Dataset extract Block Start
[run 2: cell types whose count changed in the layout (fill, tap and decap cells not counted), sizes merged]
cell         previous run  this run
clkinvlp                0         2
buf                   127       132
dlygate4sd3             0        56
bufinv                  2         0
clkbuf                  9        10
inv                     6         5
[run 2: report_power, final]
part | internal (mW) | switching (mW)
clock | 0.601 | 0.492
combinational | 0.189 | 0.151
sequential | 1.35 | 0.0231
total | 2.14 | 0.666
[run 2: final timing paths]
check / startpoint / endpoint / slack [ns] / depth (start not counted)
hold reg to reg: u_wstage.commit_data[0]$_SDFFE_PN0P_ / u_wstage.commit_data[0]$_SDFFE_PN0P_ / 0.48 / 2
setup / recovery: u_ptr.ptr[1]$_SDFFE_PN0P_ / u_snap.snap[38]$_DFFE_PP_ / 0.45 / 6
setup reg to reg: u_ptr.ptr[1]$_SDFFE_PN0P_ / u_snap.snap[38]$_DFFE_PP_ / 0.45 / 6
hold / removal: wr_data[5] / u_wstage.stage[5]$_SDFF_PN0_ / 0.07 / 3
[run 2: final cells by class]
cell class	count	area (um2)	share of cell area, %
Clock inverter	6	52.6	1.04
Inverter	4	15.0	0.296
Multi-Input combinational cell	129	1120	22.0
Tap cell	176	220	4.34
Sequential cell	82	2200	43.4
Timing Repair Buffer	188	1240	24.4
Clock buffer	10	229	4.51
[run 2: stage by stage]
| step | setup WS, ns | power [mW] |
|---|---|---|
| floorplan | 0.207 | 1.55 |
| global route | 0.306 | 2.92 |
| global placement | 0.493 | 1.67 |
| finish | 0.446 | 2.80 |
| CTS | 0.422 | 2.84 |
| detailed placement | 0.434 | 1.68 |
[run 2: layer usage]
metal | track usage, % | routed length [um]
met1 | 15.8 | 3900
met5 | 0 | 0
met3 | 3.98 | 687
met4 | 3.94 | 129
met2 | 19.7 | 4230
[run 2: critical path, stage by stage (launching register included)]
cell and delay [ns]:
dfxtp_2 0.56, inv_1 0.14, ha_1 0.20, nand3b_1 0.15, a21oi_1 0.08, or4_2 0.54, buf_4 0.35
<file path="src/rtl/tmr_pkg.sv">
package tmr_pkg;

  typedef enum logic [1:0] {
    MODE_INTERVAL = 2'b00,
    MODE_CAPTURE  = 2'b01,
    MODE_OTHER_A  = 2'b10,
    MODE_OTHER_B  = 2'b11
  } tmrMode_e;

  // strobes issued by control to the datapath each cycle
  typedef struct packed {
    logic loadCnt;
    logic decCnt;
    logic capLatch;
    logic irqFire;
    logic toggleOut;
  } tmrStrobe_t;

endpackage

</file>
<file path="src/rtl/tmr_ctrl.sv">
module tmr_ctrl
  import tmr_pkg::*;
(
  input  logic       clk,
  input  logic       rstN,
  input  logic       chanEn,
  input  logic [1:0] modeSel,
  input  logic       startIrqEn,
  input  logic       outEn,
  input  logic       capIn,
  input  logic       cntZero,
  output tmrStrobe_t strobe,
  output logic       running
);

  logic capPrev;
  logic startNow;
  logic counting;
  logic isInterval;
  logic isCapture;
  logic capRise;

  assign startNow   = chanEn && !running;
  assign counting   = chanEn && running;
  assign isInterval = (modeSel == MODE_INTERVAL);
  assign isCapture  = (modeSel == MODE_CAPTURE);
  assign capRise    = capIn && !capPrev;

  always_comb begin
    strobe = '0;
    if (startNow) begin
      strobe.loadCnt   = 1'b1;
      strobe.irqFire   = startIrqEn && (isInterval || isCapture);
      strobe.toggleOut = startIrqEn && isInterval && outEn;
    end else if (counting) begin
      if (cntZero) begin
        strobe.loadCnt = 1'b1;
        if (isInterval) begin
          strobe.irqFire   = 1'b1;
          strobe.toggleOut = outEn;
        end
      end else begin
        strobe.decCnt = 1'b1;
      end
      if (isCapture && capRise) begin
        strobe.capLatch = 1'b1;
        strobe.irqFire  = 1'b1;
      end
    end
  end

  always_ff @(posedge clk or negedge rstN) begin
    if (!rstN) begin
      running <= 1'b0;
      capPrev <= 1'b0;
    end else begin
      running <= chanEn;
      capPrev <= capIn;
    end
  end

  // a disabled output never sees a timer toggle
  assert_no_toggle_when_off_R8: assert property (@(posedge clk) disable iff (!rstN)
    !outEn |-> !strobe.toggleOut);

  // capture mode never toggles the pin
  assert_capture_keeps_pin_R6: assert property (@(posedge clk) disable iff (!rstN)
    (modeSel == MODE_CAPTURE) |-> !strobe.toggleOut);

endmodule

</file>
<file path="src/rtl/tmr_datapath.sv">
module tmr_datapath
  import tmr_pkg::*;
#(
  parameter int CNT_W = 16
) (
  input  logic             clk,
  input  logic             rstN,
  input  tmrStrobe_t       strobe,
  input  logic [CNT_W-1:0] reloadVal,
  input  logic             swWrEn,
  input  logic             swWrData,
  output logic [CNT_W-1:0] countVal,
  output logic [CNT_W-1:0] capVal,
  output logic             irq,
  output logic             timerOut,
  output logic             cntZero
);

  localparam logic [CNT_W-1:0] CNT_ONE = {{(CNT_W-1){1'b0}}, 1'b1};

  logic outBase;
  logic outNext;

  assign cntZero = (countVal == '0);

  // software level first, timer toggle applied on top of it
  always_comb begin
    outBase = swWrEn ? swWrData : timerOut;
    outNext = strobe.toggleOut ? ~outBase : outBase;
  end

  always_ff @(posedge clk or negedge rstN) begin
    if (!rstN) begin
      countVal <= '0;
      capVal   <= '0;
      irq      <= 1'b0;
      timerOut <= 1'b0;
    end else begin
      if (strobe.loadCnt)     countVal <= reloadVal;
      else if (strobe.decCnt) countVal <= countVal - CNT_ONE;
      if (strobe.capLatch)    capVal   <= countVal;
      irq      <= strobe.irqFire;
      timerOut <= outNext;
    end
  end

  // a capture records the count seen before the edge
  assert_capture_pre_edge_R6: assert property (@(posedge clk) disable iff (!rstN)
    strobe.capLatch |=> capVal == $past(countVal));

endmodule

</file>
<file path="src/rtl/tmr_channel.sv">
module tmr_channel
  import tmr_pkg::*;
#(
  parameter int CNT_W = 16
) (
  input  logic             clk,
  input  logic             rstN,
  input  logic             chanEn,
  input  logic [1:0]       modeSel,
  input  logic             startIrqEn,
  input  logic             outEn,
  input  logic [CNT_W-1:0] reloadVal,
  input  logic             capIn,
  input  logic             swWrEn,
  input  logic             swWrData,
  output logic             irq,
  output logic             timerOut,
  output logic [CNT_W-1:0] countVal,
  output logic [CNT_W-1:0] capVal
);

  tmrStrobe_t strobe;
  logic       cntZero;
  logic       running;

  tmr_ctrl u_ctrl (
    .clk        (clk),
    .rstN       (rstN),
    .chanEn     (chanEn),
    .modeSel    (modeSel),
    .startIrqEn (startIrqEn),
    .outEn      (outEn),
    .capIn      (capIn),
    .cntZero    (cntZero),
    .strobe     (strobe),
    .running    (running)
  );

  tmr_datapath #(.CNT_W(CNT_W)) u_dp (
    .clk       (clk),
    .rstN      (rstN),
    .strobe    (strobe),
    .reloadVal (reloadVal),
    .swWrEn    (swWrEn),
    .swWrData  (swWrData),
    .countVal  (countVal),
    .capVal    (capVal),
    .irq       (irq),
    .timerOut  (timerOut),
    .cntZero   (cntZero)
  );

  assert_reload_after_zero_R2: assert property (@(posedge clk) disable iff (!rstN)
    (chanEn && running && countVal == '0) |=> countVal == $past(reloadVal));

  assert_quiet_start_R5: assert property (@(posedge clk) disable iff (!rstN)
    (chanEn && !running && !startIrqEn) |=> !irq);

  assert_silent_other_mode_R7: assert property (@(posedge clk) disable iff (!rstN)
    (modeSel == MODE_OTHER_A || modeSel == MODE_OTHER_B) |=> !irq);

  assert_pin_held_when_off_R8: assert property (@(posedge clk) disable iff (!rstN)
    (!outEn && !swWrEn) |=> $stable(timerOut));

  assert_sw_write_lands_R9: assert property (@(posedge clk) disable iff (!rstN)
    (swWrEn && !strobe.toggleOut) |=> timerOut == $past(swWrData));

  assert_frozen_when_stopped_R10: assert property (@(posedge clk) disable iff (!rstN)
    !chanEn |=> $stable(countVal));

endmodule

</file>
Dataset extract Block End
#### [Required work]
Gather every line from the listing above in which the word "hold" appears.

#### [Response to the exercise]
hold reg to reg: u_wstage.commit_data[0]$_SDFFE_PN0P_ / u_wstage.commit_data[0]$_SDFFE_PN0P_ / 0.48 / 2
hold / removal: wr_data[5] / u_wstage.stage[5]$_SDFF_PN0_ / 0.07 / 3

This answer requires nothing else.